We aim to demonstrate that protein function can be predicted as enzymatic or not. Determination of a given new sequence belonging to enzyme or non-enzyme remains vital and challenging task using bioinformatics tools. In the past, a number of algorithms have been developed for this problem including sequence similarity (Baxevanis, 1998; Bork and Koonin, 1998; Schuler, 1998), evolutionary analysis (Eisen, 1998; Benner et al., 2000), hidden Markov models (Fujiwara and Asogawa, 2002), structural consideration (Teichmann et al., 2001; Di Gennaro et al., 2001), protein/gene fusion (Enright et al., 1999; Marcotte et al., 1999), protein interaction (Aravind, 2000; Bock and Gough, 2001), motifs (Hodges and Tsai, 2002), neural-networks (Fujiwara and Asogawa, 2002; Jensen et al., 2002a), and family classification by sequence clustering (Enright and Ozounis, 2000; Enright et al., 2002). In the absence of clear sequence or structural similarities, the criteria for comparison of distantly-related proteins become increasingly difficult to formulate (Enright and Ozounis, 2000). Moreover, not all homologous proteins have analogous functions (Benner et al., 2000). The presence of the shared domain within a group of proteins does not necessarily imply that these proteins perform the same function (Henikoff et al., 1997). Many proteins sharing promiscuous domains are known to have very different functions (Marcotte et al., 1999). Therefore, the development of new independent methodologies that are able to distinguish enzymes from protein sequences with advantages in some aspects can complement current methods and will further strengthen the ability to computationally predict enzyme structures.

In order to solve the problems mentioned above, a lot of modifications have been produced in the past few years.

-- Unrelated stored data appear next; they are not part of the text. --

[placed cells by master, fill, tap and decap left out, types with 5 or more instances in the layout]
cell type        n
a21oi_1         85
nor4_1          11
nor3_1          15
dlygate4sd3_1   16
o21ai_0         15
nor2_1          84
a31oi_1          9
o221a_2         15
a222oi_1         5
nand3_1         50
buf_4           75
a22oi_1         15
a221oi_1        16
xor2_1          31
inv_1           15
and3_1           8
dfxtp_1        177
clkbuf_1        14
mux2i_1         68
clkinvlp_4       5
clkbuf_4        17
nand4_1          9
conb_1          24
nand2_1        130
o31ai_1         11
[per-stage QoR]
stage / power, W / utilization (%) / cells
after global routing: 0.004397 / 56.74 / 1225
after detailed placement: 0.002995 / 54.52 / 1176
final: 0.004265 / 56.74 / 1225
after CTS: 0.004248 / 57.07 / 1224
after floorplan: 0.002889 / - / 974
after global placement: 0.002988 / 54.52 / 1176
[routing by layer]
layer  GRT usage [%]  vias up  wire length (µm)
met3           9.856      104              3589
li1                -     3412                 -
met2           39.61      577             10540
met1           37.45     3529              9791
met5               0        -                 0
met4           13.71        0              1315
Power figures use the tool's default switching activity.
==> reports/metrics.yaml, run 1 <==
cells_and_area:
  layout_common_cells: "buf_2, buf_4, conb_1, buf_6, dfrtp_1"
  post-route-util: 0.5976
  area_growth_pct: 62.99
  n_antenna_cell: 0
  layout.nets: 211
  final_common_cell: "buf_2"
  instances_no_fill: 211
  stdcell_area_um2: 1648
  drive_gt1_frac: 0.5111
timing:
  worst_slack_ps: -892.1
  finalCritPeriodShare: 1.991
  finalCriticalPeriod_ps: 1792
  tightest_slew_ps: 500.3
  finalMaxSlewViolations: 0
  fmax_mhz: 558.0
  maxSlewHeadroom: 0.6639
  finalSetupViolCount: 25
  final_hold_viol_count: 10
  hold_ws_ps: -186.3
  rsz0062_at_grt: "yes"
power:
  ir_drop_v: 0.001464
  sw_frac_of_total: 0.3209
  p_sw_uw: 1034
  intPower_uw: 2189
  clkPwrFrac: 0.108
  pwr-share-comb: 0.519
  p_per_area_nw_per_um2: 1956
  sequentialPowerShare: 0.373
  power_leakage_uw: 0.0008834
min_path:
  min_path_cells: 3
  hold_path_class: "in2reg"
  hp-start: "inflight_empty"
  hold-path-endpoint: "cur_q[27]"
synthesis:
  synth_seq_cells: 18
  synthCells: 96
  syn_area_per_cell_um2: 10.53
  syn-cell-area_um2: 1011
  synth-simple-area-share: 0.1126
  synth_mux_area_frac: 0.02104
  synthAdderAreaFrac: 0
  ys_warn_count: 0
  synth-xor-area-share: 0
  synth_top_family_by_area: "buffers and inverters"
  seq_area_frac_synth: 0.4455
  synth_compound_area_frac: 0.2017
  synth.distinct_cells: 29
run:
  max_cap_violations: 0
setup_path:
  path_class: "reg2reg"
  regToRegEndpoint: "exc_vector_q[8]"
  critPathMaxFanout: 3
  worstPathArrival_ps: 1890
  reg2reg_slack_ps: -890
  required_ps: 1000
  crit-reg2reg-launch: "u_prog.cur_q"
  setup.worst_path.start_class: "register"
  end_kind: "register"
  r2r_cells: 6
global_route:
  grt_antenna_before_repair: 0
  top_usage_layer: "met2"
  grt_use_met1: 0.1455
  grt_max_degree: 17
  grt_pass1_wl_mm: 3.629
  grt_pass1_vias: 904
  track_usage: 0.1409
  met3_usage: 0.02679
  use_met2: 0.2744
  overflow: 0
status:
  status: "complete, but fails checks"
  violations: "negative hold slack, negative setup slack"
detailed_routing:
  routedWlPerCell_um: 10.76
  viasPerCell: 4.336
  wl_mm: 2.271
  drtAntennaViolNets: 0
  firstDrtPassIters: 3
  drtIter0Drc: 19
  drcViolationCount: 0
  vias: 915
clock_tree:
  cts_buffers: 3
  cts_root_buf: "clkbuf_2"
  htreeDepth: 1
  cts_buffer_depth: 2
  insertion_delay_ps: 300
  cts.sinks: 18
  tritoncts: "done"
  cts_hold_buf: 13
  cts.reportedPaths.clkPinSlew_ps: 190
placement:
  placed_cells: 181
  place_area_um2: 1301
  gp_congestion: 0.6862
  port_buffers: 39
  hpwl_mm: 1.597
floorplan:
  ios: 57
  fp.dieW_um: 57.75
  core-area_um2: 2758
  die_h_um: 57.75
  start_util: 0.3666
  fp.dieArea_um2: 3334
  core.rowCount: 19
File: src/logic/ccl_channel.sv
`timescale 1ns/10ps
module ccl_channel (
  // clock and reset
  input  wire logic clk_in,
  input  wire logic rstn_in,
  // raw comparator decision
  input  wire logic raw_in,
  // towards register logic
  ccl_cmp_if.chan   cmp
);

  logic [ccl_pkg::SYNC_STAGES-1:0] sync_q;
  logic                            result_q;
  logic                            rise_q;
  logic                            fall_q;
  logic                            settled;
  logic                            next_result;

  // a change counts once the last two stages agree
  assign settled     = (sync_q[1] == sync_q[2]);
  assign next_result = cmp.enable & (settled ? sync_q[2] : result_q);

  always_ff @(posedge clk_in)
  begin
    if (!rstn_in)
    begin
      sync_q   <= '0;
      result_q <= 1'b0;
      rise_q   <= 1'b0;
      fall_q   <= 1'b0;
    end
    else
    begin
      sync_q   <= {sync_q[1:0], raw_in};
      result_q <= next_result;
      rise_q   <= ~result_q & next_result;
      fall_q   <= result_q & ~next_result;
    end
  end

  assign cmp.result     = result_q;
  assign cmp.rise_pulse = rise_q;
  assign cmp.fall_pulse = fall_q;

endmodule : ccl_channel

File: src/logic/ccl_top.sv
// Register access over AXI4-Lite was left to the implementer.
`timescale 1ns/10ps
module ccl_top #(
  parameter int unsigned ADDR_W = 12
) (
  // clock and reset
  input  wire logic              clk_in,
  input  wire logic              rstn_in,
  // axi4-lite write address
  input  wire logic [ADDR_W-1:0] s_axi_awaddr_in,
  input  wire logic              s_axi_awvalid_in,
  output logic                   s_axi_awready_out,
  // axi4-lite write data
  input  wire logic [31:0]       s_axi_wdata_in,
  input  wire logic [3:0]        s_axi_wstrb_in,
  input  wire logic              s_axi_wvalid_in,
  output logic                   s_axi_wready_out,
  // axi4-lite write response
  output logic [1:0]             s_axi_bresp_out,
  output logic                   s_axi_bvalid_out,
  input  wire logic              s_axi_bready_in,
  // axi4-lite read address
  input  wire logic [ADDR_W-1:0] s_axi_araddr_in,
  input  wire logic              s_axi_arvalid_in,
  output logic                   s_axi_arready_out,
  // axi4-lite read data
  output logic [31:0]            s_axi_rdata_out,
  output logic [1:0]             s_axi_rresp_out,
  output logic                   s_axi_rvalid_out,
  input  wire logic              s_axi_rready_in,
  // analog comparator cores
  input  wire logic [1:0]        cmp_raw_in,
  output logic [1:0]             cmp_power_out,
  output logic [3:0]             cmp_pos_hyst_out,
  output logic [3:0]             cmp_neg_hyst_out,
  output logic [3:0]             cmp_response_mode_out,
  // pin routing and interrupt requests
  output logic [1:0]             cmp_sync_pin_out,
  output logic [1:0]             cmp_async_pin_out,
  output logic [1:0]             cmp_irq_out
);

  localparam int unsigned N = ccl_pkg::NUM_CMP;

  // bus state
  logic                      aw_full;
  logic                      w_full;
  logic [ccl_pkg::IDX_W-1:0] aw_idx;
  logic [7:0]                w_byte;
  logic                      w_lane0;
  logic                      awready;
  logic                      wready;
  logic                      bvalid;
  logic [1:0]                bresp;
  logic                      arready;
  logic                      rvalid;
  logic [1:0]                rresp;
  logic [31:0]               rdata;

  // per comparator state
  logic [N-1:0]              cmp_enable;
  logic [N-1:0]              rise_flag;
  logic [N-1:0]              fall_flag;
  logic [N-1:0]              rise_irq_enable;
  logic [N-1:0]              fall_irq_enable;
  logic [N-1:0]              irq;
  logic [N-1:0]              sync_pin;
  ccl_pkg::ccl_hyst_t        pos_hyst_sel      [N];
  ccl_pkg::ccl_hyst_t        neg_hyst_sel      [N];
  ccl_pkg::ccl_resp_t        response_mode_sel [N];

  // from channels
  logic [N-1:0]              cmp_result;
  logic [N-1:0]              rise_pulse;
  logic [N-1:0]              fall_pulse;

  // decode
  logic                      aw_take;
  logic                      w_take;
  logic                      ar_take;
  logic                      wr_fire;
  logic                      next_aw_full;
  logic                      next_w_full;
  logic                      next_bvalid;
  logic                      next_rvalid;
  logic [ccl_pkg::IDX_W-1:0] ar_idx;
  logic [N-1:0]              ctrl_wr;
  logic [N-1:0]              mode_wr;
  logic [N-1:0]              ctrl_rd_hit;
  logic [N-1:0]              mode_rd_hit;
  logic                      wr_mapped;
  logic                      rd_mapped;
  logic [7:0]                ctrl_view         [N];
  logic [7:0]                mode_view         [N];
  logic [7:0]                rd_byte;
  logic [N-1:0]              aw_hit_ctrl;
  logic [N-1:0]              aw_hit_mode;

  assign aw_take      = s_axi_awvalid_in & awready;
  assign w_take       = s_axi_wvalid_in & wready;
  assign ar_take      = s_axi_arvalid_in & arready;
  // address and data may arrive in either order; response follows both
  assign wr_fire      = aw_full & w_full & ~bvalid;
  assign next_aw_full = (aw_full | aw_take) & ~wr_fire;
  assign next_w_full  = (w_full | w_take) & ~wr_fire;
  assign next_bvalid  = wr_fire | (bvalid & ~s_axi_bready_in);
  assign next_rvalid  = ar_take | (rvalid & ~s_axi_rready_in);
  assign ar_idx       = s_axi_araddr_in[ccl_pkg::IDX_W+1:2];
  assign wr_mapped    = |{ctrl_wr, mode_wr} | (aw_full & |{aw_hit_ctrl, aw_hit_mode});
  assign rd_mapped    = |{ctrl_rd_hit, mode_rd_hit};

  // write handshake state
  always_ff @(posedge clk_in)
  begin
    if (!rstn_in)
    begin
      aw_full <= 1'b0;
      w_full  <= 1'b0;
      awready <= 1'b0;
      wready  <= 1'b0;
      bvalid  <= 1'b0;
      bresp   <= ccl_pkg::AXI_OKAY;
    end
    else
    begin
      aw_full <= next_aw_full;
      w_full  <= next_w_full;
      awready <= ~next_aw_full;
      wready  <= ~next_w_full;
      bvalid  <= next_bvalid;
      if (wr_fire)
        bresp <= wr_mapped ? ccl_pkg::AXI_OKAY : ccl_pkg::AXI_SLVERR;
    end
  end

  // captured write address and data byte
  always_ff @(posedge clk_in)
  begin
    if (!rstn_in)
    begin
      aw_idx  <= '0;
      w_byte  <= 8'h00;
      w_lane0 <= 1'b0;
    end
    else
    begin
      if (aw_take)
        aw_idx <= s_axi_awaddr_in[ccl_pkg::IDX_W+1:2];
      if (w_take)
      begin
        w_byte  <= s_axi_wdata_in[7:0];
        w_lane0 <= s_axi_wstrb_in[0];
      end
    end
  end

  always_ff @(posedge clk_in)
  begin
    if (!rstn_in)
    begin
      arready <= 1'b0;
      rvalid  <= 1'b0;
      rresp   <= ccl_pkg::AXI_OKAY;
      rdata   <= 32'h0000_0000;
    end
    else
    begin
      arready <= ~next_rvalid;
      rvalid  <= next_rvalid;
      if (ar_take)
      begin
        rresp <= rd_mapped ? ccl_pkg::AXI_OKAY : ccl_pkg::AXI_SLVERR;
        rdata <= {24'h00_0000, rd_byte};
      end
    end
  end

  // read mux over both register pairs; unmapped reads zero
  always_comb
  begin
    rd_byte = 8'h00;
    for (int k = 0; k < N; k++)
    begin
      if (ctrl_rd_hit[k])
        rd_byte = ctrl_view[k];
      if (mode_rd_hit[k])
        rd_byte = mode_view[k];
    end
  end

  for (genvar i = 0; i < N; i++)
  begin : g_cmp
    ccl_cmp_if cif ();

    logic next_rise;
    logic next_fall;

    assign aw_hit_ctrl[i]    = (aw_idx == ccl_pkg::ccl_ctrl_idx(1'(i)));
    assign aw_hit_mode[i]    = (aw_idx == ccl_pkg::ccl_mode_idx(1'(i)));
    assign ctrl_wr[i]        = wr_fire & w_lane0 & aw_hit_ctrl[i];
    assign mode_wr[i]        = wr_fire & w_lane0 & aw_hit_mode[i];
    assign ctrl_rd_hit[i]    = (ar_idx == ccl_pkg::ccl_ctrl_idx(1'(i)));
    assign mode_rd_hit[i]    = (ar_idx == ccl_pkg::ccl_mode_idx(1'(i)));

    assign cif.enable    = cmp_enable[i];
    assign cmp_result[i] = cif.result;
    assign rise_pulse[i] = cif.rise_pulse;
    assign fall_pulse[i] = cif.fall_pulse;

    assign next_rise = (ctrl_wr[i] ? w_byte[ccl_pkg::CTRL_RISE_BIT] : rise_flag[i])
                       | rise_pulse[i];
    assign next_fall = (ctrl_wr[i] ? w_byte[ccl_pkg::CTRL_FALL_BIT] : fall_flag[i])
                       | fall_pulse[i];

    assign ctrl_view[i] = {cmp_enable[i], cmp_result[i], rise_flag[i], fall_flag[i],
                           pos_hyst_sel[i], neg_hyst_sel[i]};
    assign mode_view[i] = {2'b00, rise_irq_enable[i], fall_irq_enable[i], 2'b00,
                           response_mode_sel[i]};

    ccl_channel u_chan (
      .clk_in  (clk_in),
      .rstn_in (rstn_in),
      .raw_in  (cmp_raw_in[i]),
      .cmp     (cif.chan)
    );

    // sticky edge flags
    always_ff @(posedge clk_in)
    begin
      if (!rstn_in)
      begin
        rise_flag[i] <= ccl_pkg::CTRL_RESET[ccl_pkg::CTRL_RISE_BIT];
        fall_flag[i] <= ccl_pkg::CTRL_RESET[ccl_pkg::CTRL_FALL_BIT];
      end
      else
      begin
        fall_flag[i] <= next_fall;
        rise_flag[i] <= next_rise;
      end
    end

    // control register fields
    always_ff @(posedge clk_in)
    begin
      if (!rstn_in)
      begin
        cmp_enable[i]   <= ccl_pkg::CTRL_RESET[ccl_pkg::CTRL_EN_BIT];
        pos_hyst_sel[i] <= ccl_pkg::ccl_hyst_t'(
                           ccl_pkg::CTRL_RESET[ccl_pkg::CTRL_POS_LSB +: 2]);
        neg_hyst_sel[i] <= ccl_pkg::ccl_hyst_t'(
                           ccl_pkg::CTRL_RESET[ccl_pkg::CTRL_NEG_LSB +: 2]);
      end
      else if (ctrl_wr[i])
      begin
        cmp_enable[i]   <= w_byte[ccl_pkg::CTRL_EN_BIT];
        pos_hyst_sel[i] <= ccl_pkg::ccl_hyst_t'(w_byte[ccl_pkg::CTRL_POS_LSB +: 2]);
        neg_hyst_sel[i] <= ccl_pkg::ccl_hyst_t'(w_byte[ccl_pkg::CTRL_NEG_LSB +: 2]);
      end
    end

    // mode register fields
    always_ff @(posedge clk_in)
    begin
      if (!rstn_in)
      begin
        rise_irq_enable[i]   <= ccl_pkg::MODE_RESET[ccl_pkg::MODE_RISE_IE_BIT];
        fall_irq_enable[i]   <= ccl_pkg::MODE_RESET[ccl_pkg::MODE_FALL_IE_BIT];
        response_mode_sel[i] <= ccl_pkg::ccl_resp_t'(
                                ccl_pkg::MODE_RESET[ccl_pkg::MODE_SEL_LSB +: 2]);
      end
      else if (mode_wr[i])
      begin
        rise_irq_enable[i]   <= w_byte[ccl_pkg::MODE_RISE_IE_BIT];
        fall_irq_enable[i]   <= w_byte[ccl_pkg::MODE_FALL_IE_BIT];
        response_mode_sel[i] <= ccl_pkg::ccl_resp_t'(w_byte[ccl_pkg::MODE_SEL_LSB +: 2]);
      end
    end

    // request and clocked pin copy
    always_ff @(posedge clk_in)
    begin
      if (!rstn_in)
      begin
        irq[i]      <= 1'b0;
        sync_pin[i] <= 1'b0;
      end
      else
      begin
        irq[i]      <= (rise_flag[i] & rise_irq_enable[i]) |
                       (fall_flag[i] & fall_irq_enable[i]);
        sync_pin[i] <= cmp_result[i];
      end
    end

    // raw path bypasses the clock so it runs with the clock stopped
    assign cmp_async_pin_out[i] = cmp_raw_in[i] & cmp_enable[i];

    assign cmp_pos_hyst_out[2*i +: 2]      = pos_hyst_sel[i];
    assign cmp_neg_hyst_out[2*i +: 2]      = neg_hyst_sel[i];
    assign cmp_response_mode_out[2*i +: 2] = response_mode_sel[i];
  end

  assign cmp_power_out     = cmp_enable;
  // poll, interrupt and pin paths side by side
  assign cmp_sync_pin_out  = sync_pin;
  assign cmp_irq_out       = irq;

  assign s_axi_awready_out = awready;
  assign s_axi_wready_out  = wready;
  assign s_axi_bvalid_out  = bvalid;
  assign s_axi_bresp_out   = bresp;
  assign s_axi_arready_out = arready;
  assign s_axi_rvalid_out  = rvalid;
  assign s_axi_rresp_out   = rresp;
  assign s_axi_rdata_out   = rdata;

endmodule : ccl_top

Support vector machine (SVM) based on amino acid sequence is one of them (Dobson and Doig, 2003, Dobson and Doig, 2005; Chou, 2005; Zhou et al., 2007). SVM is well-founded theoretically on statistical learning theory, and has many attractive features including effective avoidance of over-fitting, ability of handle large feature space and absence of local minima. However, as a machine learning technique, SVM requires a fixed length of pattern, it is not possible to use this technique in case of protein with too small or too large length (Sudipto and Raghava, 2006). Introduced in the early 1980s, wavelets have become a popular signal analysis tool due to their ability to elucidate simultaneously both spectral and temporal information within the signal. Wavelet transform (WT) is a local time-frequency analysis method with both changeable time window and frequency window. Because of its character of multi-resolution, WT has been applied in bioinformatics to analyze and process biological data recently (Lio, 2003; Mandell et al., 1997a; Mandell et al., 1998; Selz et al., 1998; Giuliani et al., 2000; Selz et al., 2004; Selz et al., 2007; Mandell et al., 1997b; Qiu et al., 2004, Qiu et al., 2003; Lu et al., 2004).

This paper is devoted to combining the discrete wavelet transform (DWT) based on the physicochemical property of residues and SVM to develop a new predictor for distinguishing enzyme structures from non-enzymes. Maximum accuracy has been obtained by the new method with biorthogonal 2.4 (Bior2.4) of decomposition scale j=5 for Kyte–Doolittle hydrophobicity scales (KDHΦ). It was observed that the accuracy using combined method was higher than WT or SVM only.